For those of us committed to a utopian ideal, of fraternity, equity and equality therefore, recourse to any rhetoric that even vaguely invokes nationalist sentiments is a strict no-no. For we know, from such places as India, Pakistan, the Balkans and other parts of Europe, the violence and bloodshed that necessarily accompanies the appeal to nationalistic sentiments.
It is for this reason that I faced a moral dilemma when contemplating the calls of the Goa Bachao Abhiyan. The Save Goa Movement was validly concerned with the destruction of the Goan environment and the livelihoods connected with this environment. This was a worthy and an important cause to support. And yet, all too often the call to ‘Save Goa’ was heavily couched in the resentment of and toward the ‘outsiders’. And this was not a lone phenomena but one that recurs frequently in a variety of places- be it the call to open up the GMC for public use, the protection of khazans, the building over of fields. As valid as the environmental cause may be, how can one support the nationalist project implicit in it? And how does one deal with this unholy twining of liberatory and exclusionary ideologies?

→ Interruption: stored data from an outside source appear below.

File: config.mk
export PLATFORM = sky130hd
export DESIGN_NAME = pcc_mux_master
export DESIGN_NICKNAME = d
export VERILOG_FILES = /design/src/rtl/pcc_pkg.sv /design/src/rtl/pcc_win_decode.sv /design/src/rtl/pcc_beat_fsm.sv /design/src/rtl/pcc_rd_capture.sv /design/src/rtl/pcc_mux_master.sv
export SDC_FILE = /design/constraint.sdc
export NUM_CORES = 1
export LEC_CHECK = 0
export BUFFER_PORTS_ARGS = -buffer_cell sky130_fd_sc_hd__buf_2
export CORE_MARGIN = 5
export CORE_UTILIZATION = 55
export DETAILED_ROUTE_END_ITERATION = 8
export PLACE_DENSITY = 0.95
export SLEW_MARGIN = 10
export SYNTH_ARGS = -nofsm -noshare
export SYNTH_HDL_FRONTEND = slang
export SYNTH_SLANG_ARGS = --single-unit
File: constraint.sdc
create_clock -name clk -period 9 [get_ports clk]
set_clock_uncertainty 0.05 [all_clocks]
set_input_delay 0.45 -clock clk [delete_from_list [all_inputs] [get_ports clk]]
set_output_delay 0.45 -clock clk [all_outputs]
set_load 0.02 [all_outputs]
File: src/rtl/pcc_pkg.sv
package pcc_pkg;
  typedef enum logic [3:0] {
    ST_IDLE, ST_HDR, ST_ALO, ST_DHI, ST_DLO, ST_WAIT, ST_RHI, ST_RLO, ST_END
  } pcc_state_e;

  localparam logic [1:0] SPACE_REGS = 2'b11;
  localparam logic [1:0] SLOT_CODE  = 2'b11;
  localparam logic [1:0] SIZE_WORD  = 2'b11;
  localparam logic [1:0] SIZE_BYTE  = 2'b00;
endpackage

File: src/rtl/pcc_win_decode.sv
module pcc_win_decode #(
  parameter int NUM_DEV = 2,
  parameter int NIB_W = 4,
  parameter logic [NIB_W-1:0] BASE_NIB = 4'h4,
  localparam int DEV_W = (NUM_DEV > 1) ? $clog2(NUM_DEV) : 1
) (
  input  logic [NIB_W-1:0]   region,
  input  logic [NUM_DEV-1:0] en,
  output logic               hit,
  output logic [DEV_W-1:0]   dev
);
  logic [NUM_DEV-1:0] match;

  for (genvar g = 0; g < NUM_DEV; g++) begin : g_match
    localparam logic [NIB_W-1:0] MY_NIB = BASE_NIB + NIB_W'(g);
    assign match[g] = (region == MY_NIB);
  end

  always_comb begin
    hit = 1'b0;
    dev = '0;
    for (int i = 0; i < NUM_DEV; i++) begin
      if (match[i]) begin
        hit = en[i];
        dev = DEV_W'(i);
      end
    end
  end
endmodule

File: src/rtl/pcc_beat_fsm.sv
module pcc_beat_fsm
  import pcc_pkg::*;
(
  input  logic       clk,
  input  logic       rst_n,
  input  logic       accept,
  input  logic       hit,
  input  logic       is_write,
  input  logic       is_reg,
  input  logic       dev_ready,
  output pcc_state_e state
);
  pcc_state_e state_nxt;

  always_comb begin
    state_nxt = state;
    unique case (state)
      ST_IDLE: if (accept) state_nxt = hit ? ST_HDR : ST_END;
      ST_HDR:  state_nxt = ST_ALO;
      ST_ALO:  state_nxt = is_write ? ST_DHI : (is_reg ? ST_RHI : ST_WAIT);
      ST_DHI:  state_nxt = ST_DLO;
      ST_DLO:  state_nxt = ST_END;
      ST_WAIT: if (dev_ready) state_nxt = ST_RHI;
      ST_RHI:  state_nxt = ST_RLO;
      ST_RLO:  state_nxt = ST_END;
      ST_END:  state_nxt = ST_IDLE;
      default: state_nxt = ST_IDLE;
    endcase
  end

  always_ff @(posedge clk or negedge rst_n) begin
    if (!rst_n) state <= ST_IDLE;
    else        state <= state_nxt;
  end

  AST_WAIT_HOLDS: assert property (@(posedge clk) disable iff (!rst_n)
    (state == ST_WAIT && !dev_ready) |=> (state == ST_WAIT));
  AST_WRITE_TWO_BEATS: assert property (@(posedge clk) disable iff (!rst_n)
    (state == ST_DHI) |=> (state == ST_DLO));
endmodule

File: src/rtl/pcc_rd_capture.sv
module pcc_rd_capture #(
  parameter int BUS_W = 16,
  localparam int DATA_W = 2 * BUS_W
) (
  input  logic              clk,
  input  logic              rst_n,
  input  logic              clr,
  input  logic              cap_hi,
  input  logic              cap_lo,
  input  logic [BUS_W-1:0]  bus_in,
  output logic [DATA_W-1:0] rdata
);
  logic [BUS_W-1:0] hi_q, lo_q;

  always_ff @(posedge clk or negedge rst_n) begin
    if (!rst_n)            hi_q <= '0;
    else if (clr || cap_hi) hi_q <= clr ? '0 : bus_in;
  end

  always_ff @(posedge clk or negedge rst_n) begin
    if (!rst_n)            lo_q <= '0;
    else if (clr || cap_lo) lo_q <= clr ? '0 : bus_in;
  end

  assign rdata = {hi_q, lo_q};
endmodule

File: src/rtl/pcc_mux_master.sv
module pcc_mux_master
  import pcc_pkg::*;
#(
  parameter int ADDR_W  = 32,
  parameter int BUS_W   = 16,
  parameter int CARD_AW = 26,
  parameter int NUM_DEV = 2,
  parameter logic [3:0] BASE_NIB = 4'h4,
  localparam int DATA_W = 2 * BUS_W,
  localparam int HDR_W  = 6,
  localparam int HI_AW  = BUS_W - HDR_W,
  localparam int KEEP_W = CARD_AW + 2,
  localparam int DEV_W  = (NUM_DEV > 1) ? $clog2(NUM_DEV) : 1
) (
  input  logic               clk,
  input  logic               rst_n,
  input  logic               req_valid,
  output logic               req_ready,
  input  logic [ADDR_W-1:0]  req_addr,
  input  logic               req_word,
  input  logic               req_write,
  input  logic [DATA_W-1:0]  req_wdata,
  input  logic [NUM_DEV-1:0] win_en,
  output logic               bus_oe,
  output logic [BUS_W-1:0]   bus_out,
  input  logic [BUS_W-1:0]   bus_in,
  output logic [NUM_DEV-1:0] sel_n,
  output logic               xfer_type,
  input  logic [NUM_DEV-1:0] rdy,
  output logic               rsp_done,
  output logic [DATA_W-1:0]  rsp_rdata
);
  // reset: asserted asynchronously, released on the clock
  logic [1:0] rst_sync;
  logic       rst_q_n;
  always_ff @(posedge clk or negedge rst_n) begin
    if (!rst_n) rst_sync <= 2'b00;
    else        rst_sync <= {rst_sync[0], 1'b1};
  end
  assign rst_q_n = rst_sync[1];

  pcc_state_e          state;
  logic                accept, hit, busy, sel_act;
  logic [DEV_W-1:0]    dev_c, dev_q;
  logic [KEEP_W-1:0]   addr_q;
  logic                word_q, wr_q;
  logic [DATA_W-1:0]   wdata_q;
  logic [1:0]          space_q, size_q;

  assign req_ready = (state == ST_IDLE);
  assign accept    = req_ready && req_valid;

  pcc_win_decode #(.NUM_DEV(NUM_DEV), .NIB_W(4), .BASE_NIB(BASE_NIB)) u_dec (
    .region (req_addr[ADDR_W-1 -: 4]),
    .en     (win_en),
    .hit    (hit),
    .dev    (dev_c)
  );

  // request capture, enabled only on acceptance
  always_ff @(posedge clk or negedge rst_q_n) begin
    if (!rst_q_n) begin
      addr_q  <= '0;
      word_q  <= 1'b0;
      wr_q    <= 1'b0;
      wdata_q <= '0;
      dev_q   <= '0;
    end else if (accept) begin
      addr_q  <= req_addr[KEEP_W-1:0];
      word_q  <= req_word;
      wr_q    <= req_write;
      wdata_q <= req_wdata;
      dev_q   <= dev_c;
    end
  end

  assign space_q = addr_q[CARD_AW +: 2];
  assign size_q  = word_q ? SIZE_WORD : SIZE_BYTE;

  pcc_beat_fsm u_fsm (
    .clk       (clk),
    .rst_n     (rst_q_n),
    .accept    (accept),
    .hit       (hit),
    .is_write  (wr_q),
    .is_reg    (space_q == SPACE_REGS),
    .dev_ready (rdy[dev_q]),
    .state     (state)
  );

  pcc_rd_capture #(.BUS_W(BUS_W)) u_cap (
    .clk    (clk),
    .rst_n  (rst_q_n),
    .clr    (accept),
    .cap_hi (state == ST_RHI),
    .cap_lo (state == ST_RLO),
    .bus_in (bus_in),
    .rdata  (rsp_rdata)
  );

  assign busy = state inside {ST_HDR, ST_ALO, ST_DHI, ST_DLO, ST_WAIT, ST_RHI, ST_RLO};

  for (genvar g = 0; g < NUM_DEV; g++) begin : g_sel
    assign sel_n[g] = !(busy && (dev_q == DEV_W'(g)));
  end
  assign sel_act = ~&sel_n;

  always_comb begin
    bus_out = '0;
    bus_oe  = 1'b1;
    unique case (state)
      ST_HDR:  bus_out = {addr_q[CARD_AW-1 -: HI_AW], size_q, space_q, SLOT_CODE};
      ST_ALO:  bus_out = addr_q[BUS_W-1:0];
      ST_DHI:  bus_out = wdata_q[DATA_W-1 -: BUS_W];
      ST_DLO:  bus_out = wdata_q[BUS_W-1:0];
      default: bus_oe  = 1'b0;
    endcase
  end

  assign xfer_type = (state == ST_HDR) ? !wr_q : 1'b1;
  assign rsp_done  = (state == ST_END);

  AST_ONE_SELECT: assert property (@(posedge clk) disable iff (!rst_q_n)
    $onehot0(~sel_n));
  AST_DRIVE_UNDER_SELECT: assert property (@(posedge clk) disable iff (!rst_q_n)
    bus_oe |-> sel_act);
  AST_SECOND_BEAT_TYPE_HIGH: assert property (@(posedge clk) disable iff (!rst_q_n)
    (sel_act && $past(sel_act) && !$past(sel_act, 2)) |-> xfer_type);
  AST_DONE_SINGLE: assert property (@(posedge clk) disable iff (!rst_q_n)
    rsp_done |=> !rsp_done);
  AST_DONE_NO_SELECT: assert property (@(posedge clk) disable iff (!rst_q_n)
    rsp_done |-> !sel_act);
  AST_SELECT_GAP: assert property (@(posedge clk) disable iff (!rst_q_n)
    (!sel_act && $past(sel_act)) |=> !sel_act);
endmodule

It was in this context that the words of Aijaz Ahmad proved useful. For the population of the “backward zones of capital” he argues “all relationships with imperialism pass through their own nation states, and there is simply no way of breaking out of that imperial dominance without struggling for different kinds of national projects and for a revolutionary restructuring of one’s own nation-state”. Ahmad then suggests to earnest students like me who have learned their lessons well, that nationalism while a deeply problematic ideology is the reality within which we live our lives. But this is not necessarily an argument to remain with the nation-state. On the contrary Ahmad’s formulation shows us a possible way out of the dilemma. The way out requires our recognition of our location as a ‘backward zone of capital’. A zone that by and large is constituted not by the owners of capital, but a zone that is one of speculation for persons not ordinarily resident in this zone or emotionally invested in it - in other words the wielders of imperial power. It may be difficult for now to think of ourselves as ‘beyond the nation’, but this does not preclude us from identifying the problem as one of the operation of capital within a space (the nation-state) that ostensibly portrays itself as for the protector of the people. My problem with politics in Goa, is that while it constantly identifies a host of appropriate issues to battle, there is by and large a failure to locate its existence in the operation of capital. This holds true for the heritage movement, the language(s) movement, the environmental movement or the cultural movement. To understand the operation of capital within the backward zone of capital that is Goa is not difficult and often recognized conversationally. And yet we fail to raise this intuition (most of the time deliberately I suspect) to a central place in our agendas for change allowing for nationalist rhetoric to gain a firm foothold within our state
Given that our immediate goal is to restructure the nation-state in favour of those people who thanks to their control of capital currently maneuver the state outside of the legitimate democratic space, it seems unlikely that our reliance on nationalist rhetoric will miraculously subside. However, the conscious articulation of relations of capital within this state in the public sphere would without doubt reformulate agendas, moving it away from the current Goenkarponn obsessions that in fact serve only to further divide us and separate us from the humanity we are in fact fighting for.